MCIN. Lower and upper bounds for the prediction interval of the mean predicted response. A lowerbound LMCIN and an upperbound UMCIN are generated. The default confidence interval is 95%. The confidence interval can be reset with the CIN subcommand. 9

ICIN. Lower and upper bounds for the prediction interval for a single observation. A lowerbound LICIN and an upperbound UICIN are generated. The default confidence interval is 95%. The confidence interval can be reset with the CIN subcommand. 10

1 Hoaglin, D. C., and R. E. Welsch. 1978. The hat matrix in regression and ANOVA. American Statistician, 32, 17-22.

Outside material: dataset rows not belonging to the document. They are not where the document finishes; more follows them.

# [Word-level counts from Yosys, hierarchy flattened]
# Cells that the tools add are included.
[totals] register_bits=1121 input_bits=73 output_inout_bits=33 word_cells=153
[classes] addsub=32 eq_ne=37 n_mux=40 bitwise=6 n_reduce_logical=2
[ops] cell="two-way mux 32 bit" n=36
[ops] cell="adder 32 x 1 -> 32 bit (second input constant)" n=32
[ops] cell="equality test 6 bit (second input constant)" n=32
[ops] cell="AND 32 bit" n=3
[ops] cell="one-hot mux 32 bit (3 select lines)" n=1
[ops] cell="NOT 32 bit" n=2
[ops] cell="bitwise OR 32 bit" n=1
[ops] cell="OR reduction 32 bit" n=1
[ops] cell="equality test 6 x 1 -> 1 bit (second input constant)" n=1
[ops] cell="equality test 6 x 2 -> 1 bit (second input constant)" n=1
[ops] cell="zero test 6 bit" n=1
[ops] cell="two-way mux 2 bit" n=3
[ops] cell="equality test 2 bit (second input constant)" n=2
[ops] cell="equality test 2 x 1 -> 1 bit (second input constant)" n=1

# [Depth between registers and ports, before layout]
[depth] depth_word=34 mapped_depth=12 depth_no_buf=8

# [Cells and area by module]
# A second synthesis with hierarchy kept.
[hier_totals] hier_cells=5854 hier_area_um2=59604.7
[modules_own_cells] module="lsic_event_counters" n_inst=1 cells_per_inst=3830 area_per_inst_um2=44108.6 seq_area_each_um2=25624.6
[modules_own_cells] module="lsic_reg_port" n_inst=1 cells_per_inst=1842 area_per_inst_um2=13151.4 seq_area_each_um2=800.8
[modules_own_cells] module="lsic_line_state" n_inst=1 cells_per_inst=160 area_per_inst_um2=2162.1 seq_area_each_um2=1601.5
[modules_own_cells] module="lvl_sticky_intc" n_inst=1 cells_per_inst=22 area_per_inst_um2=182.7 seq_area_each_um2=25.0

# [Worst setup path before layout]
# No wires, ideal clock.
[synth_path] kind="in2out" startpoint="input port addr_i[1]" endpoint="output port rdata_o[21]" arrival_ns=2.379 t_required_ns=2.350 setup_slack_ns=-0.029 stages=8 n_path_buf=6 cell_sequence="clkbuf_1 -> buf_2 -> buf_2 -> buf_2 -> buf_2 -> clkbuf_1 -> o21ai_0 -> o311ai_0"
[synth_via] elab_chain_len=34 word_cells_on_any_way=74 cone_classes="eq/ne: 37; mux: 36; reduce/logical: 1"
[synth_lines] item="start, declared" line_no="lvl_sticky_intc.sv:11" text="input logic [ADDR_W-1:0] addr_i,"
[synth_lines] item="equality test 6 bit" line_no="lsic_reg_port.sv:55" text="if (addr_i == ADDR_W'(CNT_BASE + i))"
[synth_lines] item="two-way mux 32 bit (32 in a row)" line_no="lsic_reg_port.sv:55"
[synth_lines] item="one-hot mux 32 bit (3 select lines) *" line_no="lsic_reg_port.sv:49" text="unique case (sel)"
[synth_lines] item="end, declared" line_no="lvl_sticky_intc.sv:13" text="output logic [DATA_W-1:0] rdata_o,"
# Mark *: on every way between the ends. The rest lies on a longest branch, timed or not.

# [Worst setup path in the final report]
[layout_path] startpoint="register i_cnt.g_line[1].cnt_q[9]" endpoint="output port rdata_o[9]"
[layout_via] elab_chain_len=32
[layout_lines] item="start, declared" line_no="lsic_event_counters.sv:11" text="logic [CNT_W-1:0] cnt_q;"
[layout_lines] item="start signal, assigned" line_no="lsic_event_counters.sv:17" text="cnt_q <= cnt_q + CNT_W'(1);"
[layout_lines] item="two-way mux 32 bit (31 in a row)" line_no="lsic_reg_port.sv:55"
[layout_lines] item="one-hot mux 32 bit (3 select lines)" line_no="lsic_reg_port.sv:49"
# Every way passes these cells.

2 Cook, R. D. 1977. Detection of influential observations in linear regression. Technometrics, 19, 15-18.
3 Velleman, P. F., and R. E. Welsch. 1981. Efficient computing of regression diagnostics. American Statistician, 35, 234-242.
4 Belsley, D. A., E. Kuh, and R. E. Welsch. 1980. Regression diagnostics: Identifying influential data and sources of collinearity. New York: John Wiley and Sons.
5 Belsley, D. A., E. Kuh, and R. E. Welsch. 1980. Regression diagnostics: Identifying influential data and sources of collinearity. New York: John Wiley and Sons.
6 Belsley, D. A., E. Kuh, and R. E. Welsch. 1980. Regression diagnostics: Identifying influential data and sources of collinearity. New York: John Wiley and Sons.
7 Belsley, D. A., E. Kuh, and R. E. Welsch. 1980. Regression diagnostics: Identifying influential data and sources of collinearity. New York: John Wiley and Sons.
8 Belsley, D. A., E. Kuh, and R. E. Welsch. 1980. Regression diagnostics: Identifying influential data and sources of collinearity. New York: John Wiley and Sons.
9 Dillon, W. R., and M. Goldstein. 1984. Multivariate analysis: Methods and applications. New York: John Wiley and Sons.
10 Dillon, W. R., and M. Goldstein. 1984. Multivariate analysis: Methods and applications. New York: John Wiley and Sons.